Work instructions:
Nothing is needed except the lines below that run from the one with "3.58 | 5.05 |" through the one with "6_report | 99600", repeated exactly.
Segment Open
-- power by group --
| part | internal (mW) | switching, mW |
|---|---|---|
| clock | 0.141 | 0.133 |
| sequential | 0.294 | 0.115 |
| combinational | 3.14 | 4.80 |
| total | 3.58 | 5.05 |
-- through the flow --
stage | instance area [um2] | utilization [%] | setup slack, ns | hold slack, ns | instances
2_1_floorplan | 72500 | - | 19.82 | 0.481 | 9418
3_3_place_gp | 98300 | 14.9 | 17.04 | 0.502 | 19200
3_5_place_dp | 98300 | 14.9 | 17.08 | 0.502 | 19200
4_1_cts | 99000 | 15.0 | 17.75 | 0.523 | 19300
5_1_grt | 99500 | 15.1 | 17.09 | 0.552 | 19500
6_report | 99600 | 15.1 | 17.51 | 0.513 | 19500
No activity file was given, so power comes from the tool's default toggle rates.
$ cat flow/run.sh
#!/bin/bash
# OpenROAD 26Q1-2900-gdf79404cd8, Yosys 0.63+post, stock flow scripts
make -C /OpenROAD-flow-scripts/flow DESIGN_CONFIG=/design/flow/config.mk WORK_HOME=/design/flow/orfs finish
$ cat flow/constraint.sdc
current_design Reg_File

set clk_period 7.5
set clk_io_pct 0.2

create_clock -name clk0 -period $clk_period [get_ports {clk}]

set non_clock_inputs [all_inputs -no_clocks]
set_input_delay [expr $clk_period * $clk_io_pct] -clock clk0 $non_clock_inputs
set_output_delay [expr $clk_period * $clk_io_pct] -clock clk0 [all_outputs]
$ cat flow/config.mk
export PLATFORM = sky130hd
export DESIGN_NAME = Reg_File
export DESIGN_NICKNAME = Reg_File
export VERILOG_FILES = /design/flow/design.v
export SDC_FILE = /design/flow/constraint.sdc
export NUM_CORES = 4
export LEC_CHECK = 1
export CORE_UTILIZATION = 50
[./config.mk]
export PLATFORM = sky130hd
export DESIGN_NAME = sum4
export DESIGN_NICKNAME = sum4
export VERILOG_FILES = /design/flow/design.v
export SDC_FILE = /design/flow/constraint.sdc
export NUM_CORES = 4
export LEC_CHECK = 1
export CORE_AREA = 10 10 70 70
export DIE_AREA = 0 0 80 80
[./constraint.sdc]
current_design sum4

set clk_period 5.0
set clk_io_pct 0.2

create_clock -name clk0 -period $clk_period

set non_clock_inputs [all_inputs -no_clocks]
set_input_delay [expr $clk_period * $clk_io_pct] -clock clk0 $non_clock_inputs
set_output_delay [expr $clk_period * $clk_io_pct] -clock clk0 [all_outputs]
[./design.v]
module fa(output wire c_out, sum, input wire a, b, c_in);
  assign {c_out, sum} = a + b + c_in;
endmodule
module sum4(output wire[3:0] S, output wire c_out, input wire[3:0] A, input wire[3:0] B, input wire c_in);
  fa fa0(c_out0, S[0], A[0], B[0], c_in);
  fa fa1(c_out1, S[1], A[1], B[1], c_out0);
  fa fa2(c_out2, S[2], A[2], B[2], c_out1);
  fa fa3(c_out, S[3], A[3], B[3], c_out2);
endmodule
[./run.sh]
#!/bin/bash
# OpenROAD 26Q1-2900-gdf79404cd8, Yosys 0.63+post, stock flow scripts
make -C /OpenROAD-flow-scripts/flow DESIGN_CONFIG=/design/flow/config.mk WORK_HOME=/design/flow/orfs finish
==> design.v <==
module sum4_v2(output wire[3:0] S, output wire c_out, input wire[3:0] A, input wire[3:0] B, input wire c_in);
  assign {c_out0, S[0]} = A[0] + B[0] + c_in;
  assign {c_out1, S[1]} = A[1] + B[1] + c_out0;
  assign {c_out2, S[2]} = A[2] + B[2] + c_out1;
  assign {c_out, S[3]} = A[3] + B[3] + c_out2;
endmodule
==> run.sh <==
#!/bin/bash
# OpenROAD 26Q1-2900-gdf79404cd8, Yosys 0.63+post, stock flow scripts
make -C /OpenROAD-flow-scripts/flow DESIGN_CONFIG=/design/flow/config.mk WORK_HOME=/design/flow/orfs finish
==> config.mk <==
export PLATFORM = sky130hd
export DESIGN_NAME = sum4_v2
export DESIGN_NICKNAME = sum4_v2
export VERILOG_FILES = /design/flow/design.v
export SDC_FILE = /design/flow/constraint.sdc
export NUM_CORES = 4
export LEC_CHECK = 1
export CORE_AREA = 10 10 70 70
export DIE_AREA = 0 0 80 80
==> constraint.sdc <==
current_design sum4_v2

set clk_period 3.0
set clk_io_pct 0.2

create_clock -name clk0 -period $clk_period

set non_clock_inputs [all_inputs -no_clocks]
set_input_delay [expr $clk_period * $clk_io_pct] -clock clk0 $non_clock_inputs
set_output_delay [expr $clk_period * $clk_io_pct] -clock clk0 [all_outputs]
Segment Closed
Expected answer:
| total | 3.58 | 5.05 |
-- through the flow --
stage | instance area [um2] | utilization [%] | setup slack, ns | hold slack, ns | instances
2_1_floorplan | 72500 | - | 19.82 | 0.481 | 9418
3_3_place_gp | 98300 | 14.9 | 17.04 | 0.502 | 19200
3_5_place_dp | 98300 | 14.9 | 17.08 | 0.502 | 19200
4_1_cts | 99000 | 15.0 | 17.75 | 0.523 | 19300
5_1_grt | 99500 | 15.1 | 17.09 | 0.552 | 19500
6_report | 99600 | 15.1 | 17.51 | 0.513 | 19500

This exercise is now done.